- Opening Delimiter -
===== src/hw/rtl/vcp_pkg.sv =====
package vcp_pkg;

  // Field widths
  localparam int COORD_W     = 16;
  localparam int VALUE_W     = 8;
  localparam int SEL_W       = 8;
  localparam int COUNT_W     = 16;
  localparam int SUM_W       = 24;
  localparam int PIX_VALUE_W = 8;
  localparam int ALPHA_W     = 7;
  localparam int CFG_INDEX_W = 2;
  localparam int CFG_DATA_W  = 16;

  // Commands
  localparam logic CMD_ACCUMULATE = 1'b0;
  localparam logic CMD_READ       = 1'b1;

  // Register indexes
  localparam logic [CFG_INDEX_W-1:0] REG_MIN_ROW = 2'd0;
  localparam logic [CFG_INDEX_W-1:0] REG_MAX_ROW = 2'd1;
  localparam logic [CFG_INDEX_W-1:0] REG_MIN_COL = 2'd2;
  localparam logic [CFG_INDEX_W-1:0] REG_MAX_COL = 2'd3;

  localparam logic signed [COORD_W-1:0] MIN_INDEX_RESET = 16'sd0;
  localparam logic signed [COORD_W-1:0] MAX_INDEX_RESET = 16'sd255;

  // Classification constants
  localparam logic [SUM_W-1:0]       BRIGHT_MULT  = 24'd116;
  localparam logic [COUNT_W-1:0]     SPARSE_LIMIT = 16'd5;
  localparam logic [PIX_VALUE_W-1:0] PIX_DARK     = 8'd0;
  localparam logic [PIX_VALUE_W-1:0] PIX_SPARSE   = 8'd100;
  localparam logic [PIX_VALUE_W-1:0] PIX_BRIGHT   = 8'd255;
  localparam logic [ALPHA_W-1:0]     ALPHA_NONE   = 7'd0;
  localparam logic [ALPHA_W-1:0]     ALPHA_SET    = 7'd90;

  // Result queue
  localparam int OUT_DEPTH = 4;
  localparam int OUT_PTR_W = $clog2(OUT_DEPTH);
  localparam int OUT_CNT_W = OUT_PTR_W + 1;

  typedef struct packed {
    logic signed [COORD_W-1:0] min_row;
    logic signed [COORD_W-1:0] max_row;
    logic signed [COORD_W-1:0] min_col;
    logic signed [COORD_W-1:0] max_col;
  } box_t;

  typedef struct packed {
    logic [COUNT_W-1:0] count;
    logic [SUM_W-1:0]   sum;
  } pixel_t;

  typedef struct packed {
    logic [PIX_VALUE_W-1:0] value;
    logic [ALPHA_W-1:0]     alpha;
  } result_t;

  // Control of an item between address stage and update stage.
  typedef struct packed {
    logic               valid;
    logic               command;
    logic               hit;
    logic [VALUE_W-1:0] value;
  } stage_item_t;

endpackage


===== src/hw/rtl/vcp_out_fifo.sv =====
module vcp_out_fifo (
  input  logic                             clk,
  input  logic                             rst,
  input  logic                             push,
  input  vcp_pkg::result_t                 push_data,
  input  logic                             pop,
  output logic                             valid,
  output vcp_pkg::result_t                 head,
  output logic [vcp_pkg::OUT_CNT_W-1:0]    count
);
  import vcp_pkg::*;

  result_t              mem [OUT_DEPTH];
  logic [OUT_PTR_W-1:0] wr_ptr;
  logic [OUT_PTR_W-1:0] rd_ptr;

  always_ff @(posedge clk) begin
    if (rst) begin
      wr_ptr <= '0;
      rd_ptr <= '0;
      count  <= '0;
    end else begin
      if (push) begin
        wr_ptr <= wr_ptr + OUT_PTR_W'(1);
      end
      if (pop) begin
        rd_ptr <= rd_ptr + OUT_PTR_W'(1);
      end
      count <= count + OUT_CNT_W'(push) - OUT_CNT_W'(pop);
    end
    if (push) begin
      mem[wr_ptr] <= push_data;
    end
  end

  assign valid = (count != '0);
  assign head  = mem[rd_ptr];

endmodule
- Closing Delimiter -
TASK REQUIREMENTS »
Count up the lines in the records that contain the word "signed" and reply with that figure only.

TASK SOLUTION »
6